So gaben die Zeugen Jehovas immer vor, sich nie an Kriegen beteiligt zu haben. Im Ersten Weltkrieg gab es aber Dokumente, die das Gegenteil bewiesen. Barbara Kohout und ihr Mann beschlossen, sich zurückzuziehen. Das wurde nicht lange geduldet. Die Zeugen Jehovas wollten wissen, was los war. Barbara Kohout beschloss, die Wahrheit zu sagen: Dass sie nicht mehr an die Lehre der Zeugen Jehovas glaubte.
Glauben nicht verloren
Daraufhin wurde sie ausgeschlossen, und ihr neues Leben begann. Bis heute hat sie keinen Kontakt mehr zu ihrer Mutter, alte Freunde hat sie verloren. Diese radikale Seite der Zeugen Jehovas ist für Religionsexperte Georg Otto Schmid problematisch. Doch Erwachsene seien frei in der Wahl ihres Glaubens. Anders ist dies bei Kindern: Sie haben sich nicht bewusst für eine Mitgliedschaft entschieden.

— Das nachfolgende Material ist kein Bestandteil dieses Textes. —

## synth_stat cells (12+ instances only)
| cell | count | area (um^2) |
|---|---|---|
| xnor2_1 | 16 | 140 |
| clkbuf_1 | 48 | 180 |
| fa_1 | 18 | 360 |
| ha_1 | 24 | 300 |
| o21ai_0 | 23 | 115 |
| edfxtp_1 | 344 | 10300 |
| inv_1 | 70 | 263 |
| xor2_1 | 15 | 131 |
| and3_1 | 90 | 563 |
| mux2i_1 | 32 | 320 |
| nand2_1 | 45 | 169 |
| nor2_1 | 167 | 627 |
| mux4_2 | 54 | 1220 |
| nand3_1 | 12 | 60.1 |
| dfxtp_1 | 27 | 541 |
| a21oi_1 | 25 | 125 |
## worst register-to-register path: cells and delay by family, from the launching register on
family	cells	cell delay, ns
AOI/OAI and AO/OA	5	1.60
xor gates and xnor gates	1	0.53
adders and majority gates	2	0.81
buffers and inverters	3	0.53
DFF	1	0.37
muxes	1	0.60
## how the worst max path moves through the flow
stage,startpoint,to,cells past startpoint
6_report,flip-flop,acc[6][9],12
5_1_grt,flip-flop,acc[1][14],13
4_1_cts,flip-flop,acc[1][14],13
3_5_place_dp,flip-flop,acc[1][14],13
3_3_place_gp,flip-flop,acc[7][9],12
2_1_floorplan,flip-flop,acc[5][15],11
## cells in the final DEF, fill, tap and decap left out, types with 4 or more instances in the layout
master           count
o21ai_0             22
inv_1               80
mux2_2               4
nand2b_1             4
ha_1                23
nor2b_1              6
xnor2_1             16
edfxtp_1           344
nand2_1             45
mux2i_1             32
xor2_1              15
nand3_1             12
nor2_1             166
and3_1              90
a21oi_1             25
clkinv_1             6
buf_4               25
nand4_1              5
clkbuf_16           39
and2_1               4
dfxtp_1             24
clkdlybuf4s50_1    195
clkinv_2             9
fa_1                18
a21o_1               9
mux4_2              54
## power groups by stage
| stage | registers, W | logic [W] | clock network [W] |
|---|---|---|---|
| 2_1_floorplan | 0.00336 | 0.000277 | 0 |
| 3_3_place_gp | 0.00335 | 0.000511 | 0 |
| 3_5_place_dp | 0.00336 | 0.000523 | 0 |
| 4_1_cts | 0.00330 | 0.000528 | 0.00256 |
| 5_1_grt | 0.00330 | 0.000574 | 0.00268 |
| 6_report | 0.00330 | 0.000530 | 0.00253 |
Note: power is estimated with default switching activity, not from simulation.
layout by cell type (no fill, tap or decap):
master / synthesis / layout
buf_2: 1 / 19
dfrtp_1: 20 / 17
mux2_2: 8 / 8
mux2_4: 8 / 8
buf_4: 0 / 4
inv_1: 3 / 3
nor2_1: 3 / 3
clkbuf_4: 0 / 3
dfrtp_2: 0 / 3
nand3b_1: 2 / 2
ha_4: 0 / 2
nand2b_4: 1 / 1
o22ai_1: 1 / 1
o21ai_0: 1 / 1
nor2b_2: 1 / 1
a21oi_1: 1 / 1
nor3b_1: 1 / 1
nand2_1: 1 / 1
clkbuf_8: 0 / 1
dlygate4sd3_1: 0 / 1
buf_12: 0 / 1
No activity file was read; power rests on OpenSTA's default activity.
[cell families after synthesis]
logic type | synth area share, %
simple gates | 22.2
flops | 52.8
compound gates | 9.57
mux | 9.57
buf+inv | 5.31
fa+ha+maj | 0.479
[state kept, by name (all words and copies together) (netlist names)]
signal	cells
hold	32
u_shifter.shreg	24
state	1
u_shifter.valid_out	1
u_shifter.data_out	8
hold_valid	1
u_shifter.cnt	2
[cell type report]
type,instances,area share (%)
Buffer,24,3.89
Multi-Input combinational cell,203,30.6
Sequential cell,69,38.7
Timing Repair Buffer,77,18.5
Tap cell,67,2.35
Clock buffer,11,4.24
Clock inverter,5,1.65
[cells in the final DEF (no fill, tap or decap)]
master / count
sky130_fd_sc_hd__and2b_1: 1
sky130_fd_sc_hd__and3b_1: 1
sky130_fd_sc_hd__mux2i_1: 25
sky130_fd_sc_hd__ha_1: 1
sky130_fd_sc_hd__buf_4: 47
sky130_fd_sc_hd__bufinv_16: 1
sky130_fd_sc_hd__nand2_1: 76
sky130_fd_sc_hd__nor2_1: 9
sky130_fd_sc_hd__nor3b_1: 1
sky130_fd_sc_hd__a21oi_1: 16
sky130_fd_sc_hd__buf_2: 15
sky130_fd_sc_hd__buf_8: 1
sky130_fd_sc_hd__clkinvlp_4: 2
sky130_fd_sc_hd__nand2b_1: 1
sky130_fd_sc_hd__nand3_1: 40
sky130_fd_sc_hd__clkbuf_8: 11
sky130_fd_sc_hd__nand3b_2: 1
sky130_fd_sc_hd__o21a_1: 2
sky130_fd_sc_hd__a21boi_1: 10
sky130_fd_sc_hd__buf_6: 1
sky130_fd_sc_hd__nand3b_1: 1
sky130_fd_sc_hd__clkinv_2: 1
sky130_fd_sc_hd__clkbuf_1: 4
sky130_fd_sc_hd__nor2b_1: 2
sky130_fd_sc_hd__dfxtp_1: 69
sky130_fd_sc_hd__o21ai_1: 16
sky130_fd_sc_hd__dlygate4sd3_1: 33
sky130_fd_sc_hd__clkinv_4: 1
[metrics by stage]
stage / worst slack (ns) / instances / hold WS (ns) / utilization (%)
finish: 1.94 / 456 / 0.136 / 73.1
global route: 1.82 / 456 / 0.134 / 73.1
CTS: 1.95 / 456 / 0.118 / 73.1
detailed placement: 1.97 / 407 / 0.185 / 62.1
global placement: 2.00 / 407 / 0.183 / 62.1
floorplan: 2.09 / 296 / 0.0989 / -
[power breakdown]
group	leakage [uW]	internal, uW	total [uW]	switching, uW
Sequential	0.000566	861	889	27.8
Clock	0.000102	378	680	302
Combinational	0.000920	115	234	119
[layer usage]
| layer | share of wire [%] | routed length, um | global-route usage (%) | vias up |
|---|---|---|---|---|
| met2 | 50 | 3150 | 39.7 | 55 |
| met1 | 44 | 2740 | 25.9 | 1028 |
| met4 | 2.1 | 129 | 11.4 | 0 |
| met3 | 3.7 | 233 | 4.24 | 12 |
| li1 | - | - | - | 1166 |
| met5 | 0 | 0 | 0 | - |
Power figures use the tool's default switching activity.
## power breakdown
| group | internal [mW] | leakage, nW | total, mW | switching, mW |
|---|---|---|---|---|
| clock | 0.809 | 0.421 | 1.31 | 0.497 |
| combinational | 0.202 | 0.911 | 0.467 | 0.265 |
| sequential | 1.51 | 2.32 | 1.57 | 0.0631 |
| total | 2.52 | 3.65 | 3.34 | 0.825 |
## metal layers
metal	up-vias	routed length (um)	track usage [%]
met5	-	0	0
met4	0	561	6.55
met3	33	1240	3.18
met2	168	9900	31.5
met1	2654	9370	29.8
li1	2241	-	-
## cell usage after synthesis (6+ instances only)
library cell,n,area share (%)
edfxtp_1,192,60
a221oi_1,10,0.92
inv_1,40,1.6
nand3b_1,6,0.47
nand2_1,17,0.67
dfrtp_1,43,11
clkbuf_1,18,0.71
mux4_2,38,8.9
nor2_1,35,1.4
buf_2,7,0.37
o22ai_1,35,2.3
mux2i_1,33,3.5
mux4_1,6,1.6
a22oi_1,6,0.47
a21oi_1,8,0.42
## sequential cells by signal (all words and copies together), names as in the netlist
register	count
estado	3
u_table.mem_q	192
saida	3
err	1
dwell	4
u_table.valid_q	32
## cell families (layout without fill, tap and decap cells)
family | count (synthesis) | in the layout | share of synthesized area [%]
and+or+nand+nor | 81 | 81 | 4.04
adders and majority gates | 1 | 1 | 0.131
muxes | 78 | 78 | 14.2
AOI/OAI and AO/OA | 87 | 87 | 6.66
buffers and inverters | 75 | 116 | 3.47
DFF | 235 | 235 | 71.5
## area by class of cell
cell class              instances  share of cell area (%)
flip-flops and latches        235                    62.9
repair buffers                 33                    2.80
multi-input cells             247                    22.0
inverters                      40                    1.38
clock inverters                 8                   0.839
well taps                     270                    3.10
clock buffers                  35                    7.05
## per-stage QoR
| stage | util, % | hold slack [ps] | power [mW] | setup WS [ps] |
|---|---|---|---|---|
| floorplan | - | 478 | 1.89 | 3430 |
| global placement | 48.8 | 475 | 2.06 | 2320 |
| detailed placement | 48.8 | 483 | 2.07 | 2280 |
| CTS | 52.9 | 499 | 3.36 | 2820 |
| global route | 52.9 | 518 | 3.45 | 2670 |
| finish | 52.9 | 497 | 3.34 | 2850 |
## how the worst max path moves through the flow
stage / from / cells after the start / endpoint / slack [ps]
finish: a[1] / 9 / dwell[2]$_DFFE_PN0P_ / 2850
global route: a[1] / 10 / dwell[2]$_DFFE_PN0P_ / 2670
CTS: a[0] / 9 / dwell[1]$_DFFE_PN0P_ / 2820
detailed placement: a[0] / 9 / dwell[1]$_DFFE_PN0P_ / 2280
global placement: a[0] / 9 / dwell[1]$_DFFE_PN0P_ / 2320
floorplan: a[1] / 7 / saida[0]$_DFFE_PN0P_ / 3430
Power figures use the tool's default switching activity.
$ cat src/rtl/dircc_stream_arbiter_pkg.sv
// Shared types and helpers for the DiRCC packet-atomic stream arbiter.
// Optional statistics counters are enabled with the DIRCC_ARB_STATS_EN macro.
package dircc_stream_pkg;

  typedef enum logic {
    IDLE = 1'b0,
    BUSY = 1'b1
  } arb_state_t;

  // Channel-field width: ceil(log2(n)), but at least one bit so a 1-channel index still exists.
  function automatic int clog2_min1(input int n);
    int r;
    r = 0;
    for (int i = 0; i < 31; i++) begin
      if ((1 << i) < n) r = i + 1;
    end
    return (r < 1) ? 1 : r;
  endfunction

endpackage

$ cat src/rtl/dircc_stream_arbiter_if.sv
// Avalon-ST bundle for the arbiter: N_CH input streams merged into one channel-tagged output stream.
// The arbiter side is the slave modport; the traffic source/sink side is the master modport.
interface dircc_stream_arbiter_if #(
  parameter int N_CH    = 4,
  parameter int DATA_W  = 32,
  parameter int EMPTY_W = 2
);
  import dircc_stream_pkg::*;

  localparam int CH_W = clog2_min1(N_CH);

  logic [N_CH-1:0]         stream_in_valid;
  logic [N_CH*DATA_W-1:0]  stream_in_data;
  logic [N_CH-1:0]         stream_in_startofpacket;
  logic [N_CH-1:0]         stream_in_endofpacket;
  logic [N_CH*EMPTY_W-1:0] stream_in_empty;
  logic [N_CH-1:0]         stream_in_ready;

  logic                    stream_out_valid;
  logic [DATA_W-1:0]       stream_out_data;
  logic                    stream_out_startofpacket;
  logic                    stream_out_endofpacket;
  logic [EMPTY_W-1:0]      stream_out_empty;
  logic [CH_W-1:0]         stream_out_channel;
  logic                    stream_out_ready;

  modport master (
    output stream_in_valid, stream_in_data, stream_in_startofpacket,
           stream_in_endofpacket, stream_in_empty, stream_out_ready,
    input  stream_in_ready, stream_out_valid, stream_out_data,
           stream_out_startofpacket, stream_out_endofpacket,
           stream_out_empty, stream_out_channel
  );

  modport slave (
    input  stream_in_valid, stream_in_data, stream_in_startofpacket,
           stream_in_endofpacket, stream_in_empty, stream_out_ready,
    output stream_in_ready, stream_out_valid, stream_out_data,
           stream_out_startofpacket, stream_out_endofpacket,
           stream_out_empty, stream_out_channel
  );

endinterface

$ cat src/rtl/dircc_stream_arbiter_rr_picker.sv
// Combinational round-robin picker: first request at or after i_ptr, searching upward with wrap.
// Returns a one-hot grant, its index and whether any request was present.
module dircc_rr_picker #(
  parameter int N = 4,
  parameter int W = 2
) (
  input  logic [N-1:0] i_req,
  input  logic [W-1:0] i_ptr,
  output logic [N-1:0] o_grant,
  output logic [W-1:0] o_idx,
  output logic         o_any
);

  logic         w_found;
  logic [W-1:0] w_pos;

  always_comb begin
    o_grant = '0;
    o_idx   = '0;
    w_found = 1'b0;
    w_pos   = '0;
    for (int k = 0; k < N; k++) begin
      w_pos = W'((int'(i_ptr) + k) % N);
      if (!w_found && i_req[w_pos]) begin
        w_found        = 1'b1;
        o_grant[w_pos] = 1'b1;
        o_idx          = w_pos;
      end
    end
  end

  assign o_any = |i_req;

endmodule

$ cat src/rtl/dircc_stream_arbiter.sv
// Packet-atomic round-robin merge of N_CH Avalon-ST streams into one registered, channel-tagged stream.
// Define DIRCC_ARB_STATS_EN to add the saturating stat_pkt_count / stat_drop_count outputs.
module dircc_stream_arbiter
  import dircc_stream_pkg::*;
#(
  parameter int N_CH    = 4,
  parameter int DATA_W  = 32,
  parameter int EMPTY_W = 2
) (
  input  logic                    clk_clk,
  input  logic                    reset_reset_n,
  dircc_stream_arbiter_if.slave   bus,
  output logic                    error_sticky
`ifdef DIRCC_ARB_STATS_EN
  ,
  output logic [31:0]             stat_pkt_count,
  output logic [15:0]             stat_drop_count
`endif
);

  localparam int CH_W = clog2_min1(N_CH);

  // Beat layout follows the module parameters, so it is declared here rather than in the package.
  typedef struct packed {
    logic [DATA_W-1:0]  data;
    logic               sop;
    logic               eop;
    logic [EMPTY_W-1:0] empty;
    logic [CH_W-1:0]    channel;
  } beat_t;

  arb_state_t      r_state;
  logic [CH_W-1:0] r_grant;
  logic [CH_W-1:0] r_rrPtr;
  logic            r_valid;
  beat_t           r_beat;
  logic            r_error;
`ifdef DIRCC_ARB_STATS_EN
  logic [31:0]     r_pktCount;
  logic [15:0]     r_dropCount;
`endif

  logic            w_outFree;
  logic [N_CH-1:0] w_cand;
  logic [N_CH-1:0] w_malformed;
  logic [N_CH-1:0] w_drain;
  logic [N_CH-1:0] w_winOneHot;
  logic [N_CH-1:0] w_ready;
  logic [CH_W-1:0] w_winIdx;
  logic [CH_W-1:0] w_selIdx;
  logic            w_winAny;
  logic            w_load;
  beat_t           w_next;

  assign w_outFree   = ~r_valid | bus.stream_out_ready;
  assign w_cand      = bus.stream_in_valid & bus.stream_in_startofpacket;
  assign w_malformed = bus.stream_in_valid & ~bus.stream_in_startofpacket;

  dircc_rr_picker #(.N(N_CH), .W(CH_W)) u_picker (
    .i_req   (w_cand),
    .i_ptr   (r_rrPtr),
    .o_grant (w_winOneHot),
    .o_idx   (w_winIdx),
    .o_any   (w_winAny)
  );

  // Drained and granted channels are disjoint: candidates carry sop, malformed beats do not.
  always_comb begin
    w_ready  = '0;
    w_drain  = '0;
    w_load   = 1'b0;
    w_selIdx = r_grant;
    if (w_outFree) begin
      if (r_state == IDLE) begin
        w_drain  = w_malformed & (~w_malformed + N_CH'(1));
        w_ready  = w_winOneHot | w_drain;
        w_load   = w_winAny;
        w_selIdx = w_winIdx;
      end else begin
        w_ready[r_grant] = 1'b1;
        w_load           = bus.stream_in_valid[r_grant];
      end
    end
    w_next.data    = bus.stream_in_data[int'(w_selIdx)*DATA_W +: DATA_W];
    w_next.sop     = bus.stream_in_startofpacket[w_selIdx];
    w_next.eop     = bus.stream_in_endofpacket[w_selIdx];
    w_next.empty   = bus.stream_in_empty[int'(w_selIdx)*EMPTY_W +: EMPTY_W];
    w_next.channel = w_selIdx;
  end

  always_ff @(posedge clk_clk) begin
    if (!reset_reset_n) begin
      r_state <= IDLE;
      r_grant <= '0;
      r_rrPtr <= '0;
      r_valid <= 1'b0;
      r_beat  <= '0;
      r_error <= 1'b0;
`ifdef DIRCC_ARB_STATS_EN
      r_pktCount  <= '0;
      r_dropCount <= '0;
`endif
    end else begin
      if (|w_drain) r_error <= 1'b1;
      if (w_load) begin
        r_beat  <= w_next;
        r_valid <= 1'b1;
      end else if (bus.stream_out_ready) begin
        r_valid <= 1'b0;
      end
      case (r_state)
        IDLE: begin
          if (w_load) begin
            r_grant <= w_winIdx;
            r_rrPtr <= (int'(w_winIdx) == N_CH - 1) ? '0 : w_winIdx + CH_W'(1);
            if (!w_next.eop) r_state <= BUSY;
          end
        end
        BUSY: begin
          if (w_load && w_next.eop) r_state <= IDLE;
        end
        default: r_state <= IDLE;
      endcase
`ifdef DIRCC_ARB_STATS_EN
      if (r_valid && bus.stream_out_ready && r_beat.eop && (r_pktCount != '1))
        r_pktCount <= r_pktCount + 32'd1;
      if ((|w_drain) && (r_dropCount != '1))
        r_dropCount <= r_dropCount + 16'd1;
`endif
    end
  end

  assign bus.stream_in_ready          = w_ready;
  assign bus.stream_out_valid         = r_valid;
  assign bus.stream_out_data          = r_beat.data;
  assign bus.stream_out_startofpacket = r_beat.sop;
  assign bus.stream_out_endofpacket   = r_beat.eop;
  assign bus.stream_out_empty         = r_beat.empty;
  assign bus.stream_out_channel       = r_beat.channel;
  assign error_sticky                 = r_error;
`ifdef DIRCC_ARB_STATS_EN
  assign stat_pkt_count  = r_pktCount;
  assign stat_drop_count = r_dropCount;
`endif

endmodule

$ cat src/flat_wrapper.sv
// flat-port wrapper written by rule: the top's interface ports become plain ports
module dircc_stream_arbiter_flat import dircc_stream_pkg::*;
#(
  parameter int N_CH    = 4,
  parameter int DATA_W  = 32,
  parameter int EMPTY_W = 2
)
  (clk_clk, reset_reset_n, error_sticky, bus_stream_in_valid, bus_stream_in_data, bus_stream_in_startofpacket, bus_stream_in_endofpacket, bus_stream_in_empty, bus_stream_out_ready, bus_stream_in_ready, bus_stream_out_valid, bus_stream_out_data, bus_stream_out_startofpacket, bus_stream_out_endofpacket, bus_stream_out_empty, bus_stream_out_channel);
  dircc_stream_arbiter_if #(.N_CH(N_CH), .DATA_W(DATA_W), .EMPTY_W(EMPTY_W)) bus_i ();
  input  logic clk_clk;
  input  logic reset_reset_n;
  output logic error_sticky;
  input wire logic [$bits(bus_i.stream_in_valid)-1:0] bus_stream_in_valid;
  input wire logic [$bits(bus_i.stream_in_data)-1:0] bus_stream_in_data;
  input wire logic [$bits(bus_i.stream_in_startofpacket)-1:0] bus_stream_in_startofpacket;
  input wire logic [$bits(bus_i.stream_in_endofpacket)-1:0] bus_stream_in_endofpacket;
  input wire logic [$bits(bus_i.stream_in_empty)-1:0] bus_stream_in_empty;
  input wire logic [$bits(bus_i.stream_out_ready)-1:0] bus_stream_out_ready;
  output wire logic [$bits(bus_i.stream_in_ready)-1:0] bus_stream_in_ready;
  output wire logic [$bits(bus_i.stream_out_valid)-1:0] bus_stream_out_valid;
  output wire logic [$bits(bus_i.stream_out_data)-1:0] bus_stream_out_data;
  output wire logic [$bits(bus_i.stream_out_startofpacket)-1:0] bus_stream_out_startofpacket;
  output wire logic [$bits(bus_i.stream_out_endofpacket)-1:0] bus_stream_out_endofpacket;
  output wire logic [$bits(bus_i.stream_out_empty)-1:0] bus_stream_out_empty;
  output wire logic [$bits(bus_i.stream_out_channel)-1:0] bus_stream_out_channel;
  assign bus_i.stream_in_valid = bus_stream_in_valid;
  assign bus_i.stream_in_data = bus_stream_in_data;
  assign bus_i.stream_in_startofpacket = bus_stream_in_startofpacket;
  assign bus_i.stream_in_endofpacket = bus_stream_in_endofpacket;
  assign bus_i.stream_in_empty = bus_stream_in_empty;
  assign bus_i.stream_out_ready = bus_stream_out_ready;
  assign bus_stream_in_ready = bus_i.stream_in_ready;
  assign bus_stream_out_valid = bus_i.stream_out_valid;
  assign bus_stream_out_data = bus_i.stream_out_data;
  assign bus_stream_out_startofpacket = bus_i.stream_out_startofpacket;
  assign bus_stream_out_endofpacket = bus_i.stream_out_endofpacket;
  assign bus_stream_out_empty = bus_i.stream_out_empty;
  assign bus_stream_out_channel = bus_i.stream_out_channel;
  dircc_stream_arbiter #(.N_CH(N_CH), .DATA_W(DATA_W), .EMPTY_W(EMPTY_W)) u_core (.clk_clk(clk_clk), .reset_reset_n(reset_reset_n), .bus(bus_i), .error_sticky(error_sticky));
endmodule
$ cat config.mk
export PLATFORM = sky130hd
export DESIGN_NAME = dircc_stream_arbiter_flat
export DESIGN_NICKNAME = d
export VERILOG_FILES = /design/src/rtl/dircc_stream_arbiter_pkg.sv /design/src/rtl/dircc_stream_arbiter_if.sv /design/src/rtl/dircc_stream_arbiter_rr_picker.sv /design/src/rtl/dircc_stream_arbiter.sv /design/src/flat_wrapper.sv
export SDC_FILE = /design/constraint.sdc
export NUM_CORES = 1
export LEC_CHECK = 0
export ABC_AREA = 1
export BUFFER_PORTS_ARGS = -buffer_cell sky130_fd_sc_hd__buf_4
export CAP_MARGIN = 30
export CORE_AREA = 2 2 91 102
export DETAILED_ROUTE_END_ITERATION = 6
export DIE_AREA = 0 0 93 104
export PLACE_DENSITY = 0.83
export SYNTH_ARGS = -nofsm -noshare
export SYNTH_HDL_FRONTEND = slang
export SYNTH_SLANG_ARGS = --single-unit
$ cat constraint.sdc
create_clock -name clk_clk -period 6.3 [get_ports clk_clk]
set_clock_uncertainty 0.1 [all_clocks]
set_input_delay 0.315 -clock clk_clk [delete_from_list [all_inputs] [get_ports clk_clk]]
set_output_delay 0.315 -clock clk_clk [all_outputs]
set_load 0.01 [all_outputs]
==> results.yml <==
critical_path:
  cp_slowest_cell: "nand2_4"
  required_ns: 6.40
  cp_max_fo: 73
  start_kind: "register"
  slowest_delay_ns: 0.88
  endpoint_kind: "register"
  path_cells: "inv_4, ha_1, inv_1, nand3_1, nand2_2, nand2_2, nand2_1, nand3_2, nand3_4, nand2_4, nand2_1, nand3_1, nand3_1, nand2_1, inv_1"
  crit_arrival_ns: 4.17
  path_class: "register to register"
  reg2reg_depth: 15
cells_and_area:
  fin_util_pct: 65.7
  fin_nets: 1041
  drive_above_1_share_pct: 24.8
  diodes: 0
  stdcell_area_sq_mm: 0.00568
  layoutNonFillerInstCount: 996
  area_growth_pct: 35.0
detailed_routing:
  vias_per_cell: 5.18
  post_drt_wl_per_cell_um: 13.8
  vias: 5156
  drc: 0
  routed_wl_mm: 13.8
  drtIter0Drc: 315
  drtPass1Iterations: 5
  ant_nets: 0
sta:
  setup_violations: 0
  finalSetupTns_ns: 0
  fin_crit_sh_pct: 64.5
  worst-slew-pin-transition_ns: 0.822
  fmax_mhz: 246
  holdWs_ns: 0.296
  hold_violations: 0
  finalMaxSlewViolations: 0
  fin_crit_ns: 4.06
  rsz0062_at_grt: "no"
  maxSlewHeadroom_pct: 45.2
  worst_slack_ns: 2.24
die:
  die_w_um: 93
  die_h_um: 104
  start_util_pct: 48.7
  fp.dieArea_sq_mm: 0.00967
  ios: 195
  fp-row-count: 36
  core_sq_mm: 0.00865
place:
  pre_cts_slack_ns: 2.35
  placed_area_sq_mm: 0.00559
  routabilityCongestion: 0.910
  portBuffers: 194
  dp_hpwl_mm: 10.3
  place_inst: 989
logic_synthesis:
  synth_edf_count: 0
  syn_area_per_cell_sq_um: 5.84
  syn_inst: 721
  async_reset_ff_share_pct: 0
  syn_area_sq_mm: 0.00421
  synth-seq-cells: 45
  synth_ff_type: "dfxtp_1"
  yosysWarningCount: 0
  syn_nets: 880
  yosysSeqAreaShare_pct: 21.4
  synth_cell_types: 31
grt:
  antenna_found_initial: 0
  groute.usage.overall_pct: 27.6
  grt_overflow_total: 0
  grt_start_max_net_pins: 77
  grt_pass1_vias: 4830
  grt_pass1_wl_mm: 22.3
clocking:
  post_cts_buffers: 0
  cts_hold_buf: 0
  clk_path_buf_depth: 2
  cts_tree: "done"
  h-tree-depth: 2
  clk_latency_ns: 0.30
  path_clk_slew_ns: 0.09
  cts_buffers: 5
  cts_resized: 0
  clkSinkCount: 45
  cts_root_buf: "clkbuf_8"
power:
  power_leakage_nw: 3.40
  totalPowerFinal_mw: 2.55
  peakVddDrop_uv: 229
  powerDensity_mw_per_mm2: 448
flow_run:
  max_cap_violations: 0
status:
  status: "finished clean"
min_path:
  hold_path.class: "input port to register"
  holdPathStages: 7
[worst paths after layout]
kind	from	to	slack (ns)
worst max-delay path	u_core.r_rrPtr[0]$_SDFFE_PN0P_	u_core.bus.stream_out_data[15]$_SDFFE_PN0P_	2.24
worst min-delay path	bus_stream_in_data[80]	u_core.bus.stream_out_data[16]$_SDFFE_PN0P_	0.30
worst max register to register	u_core.r_rrPtr[0]$_SDFFE_PN0P_	u_core.bus.stream_out_data[15]$_SDFFE_PN0P_	2.24
worst min register to register	u_core.error_sticky$_SDFFE_PN0P_	u_core.error_sticky$_SDFFE_PN0P_	0.38
[routing by layer]
metal  track usage [%]  vias up  share of wire [%]
li1                  -     2591                  -
met3              5.00       33                7.2
met5                 0        -                  0
met1              33.9     2304                 40
met4              9.77        0                3.0
met2              48.0      228                 50
[critical path, delay by kind of cell, from the launching register on]
kind	cells	cell delay, ns
buffers and inverters	3	0.32
flip-flops	1	0.68
AND/OR/NAND/NOR	11	2.40
adder cells (fa/ha/maj)	1	0.40
[where the power goes]
group / switching (mW) / internal, mW / leakage [nW]
Combinational: 1.19 / 0.688 / 2.98
Clock: 0.105 / 0.0870 / 0.0433
Sequential: 0.0853 / 0.398 / 0.374
[Yosys cell counts, types with 4 or more instances]
cell type,number,area [sq um]
a21oi_1,12,60.1
buf_1,4,15.0
buf_2,14,70.1
buf_6,8,90.1
clkbuf_1,15,56.3
dfxtp_1,45,901
ha_1,8,100
inv_1,164,616
nand2_1,156,586
nand2_2,5,31.3
nand3_1,172,861
nand3b_1,36,270
nor2_1,14,52.6
o21a_1,35,263
o21ai_0,10,50.1
[flip-flops by register name, indices dropped and copies added (netlist names), named ones only]
register                             count
u_core.bus.stream_out_startofpacket      1
u_core.bus.stream_out_empty              2
u_core.bus.stream_out_data              32
u_core.bus.stream_out_channel            2
u_core.error_sticky                      1
u_core.bus.stream_out_endofpacket        1
u_core.r_rrPtr                           2
u_core.r_grant                           2
u_core.bus.stream_out_valid              1
[layout make-up]
| class | count | area [sq um] |
|---|---|---|
| Fill cell | 792 | 2960 |
| Multi-Input combinational cell | 468 | 2450 |
| Timing Repair Buffer | 196 | 1470 |
| Clock buffer | 6 | 82.6 |
| Sequential cell | 45 | 901 |
| Tap cell | 114 | 143 |
| Inverter | 166 | 626 |
| Clock inverter | 1 | 7.51 |
[cells by family after synthesis]
logic type / count (synthesis) / share of synthesized area, %
flops: 45 / 21.4
fa+ha+maj: 8 / 2.38
compound gates: 65 / 10.3
simple gates: 395 / 45.3
buf+inv: 208 / 20.5
[layout by cell type (no fill, tap or decap), types with 2 or more instances in the layout]
master and count:
a21oi_1 12, buf_4 196, clkbuf_8 6, dfxtp_1 45, ha_1 8, inv_1 164
nand2_1 155, nand2_2 6, nand2_4 2, nand3_1 172, nand3_2 3, nand3b_1 36
nand4_1 2, nor2_1 13, o211ai_1 3, o21a_1 35, o21ai_0 10, o221ai_1 2
(Power assumes the default switching activity.)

Wenn später einmal Zweifel aufkommen, ist es besonders schwierig, sich aus diesem Umfeld zu lösen.
Barbara Kohout hat genau das geschafft. Sie hat sich ein neues Leben aufgebaut. Ihren Glauben hat sie dabei nicht verloren. Nur glaubt sie nicht mehr, dass Gott nur für eine Religionsgemeinschaft da sein soll. Gott sei doch für alle da.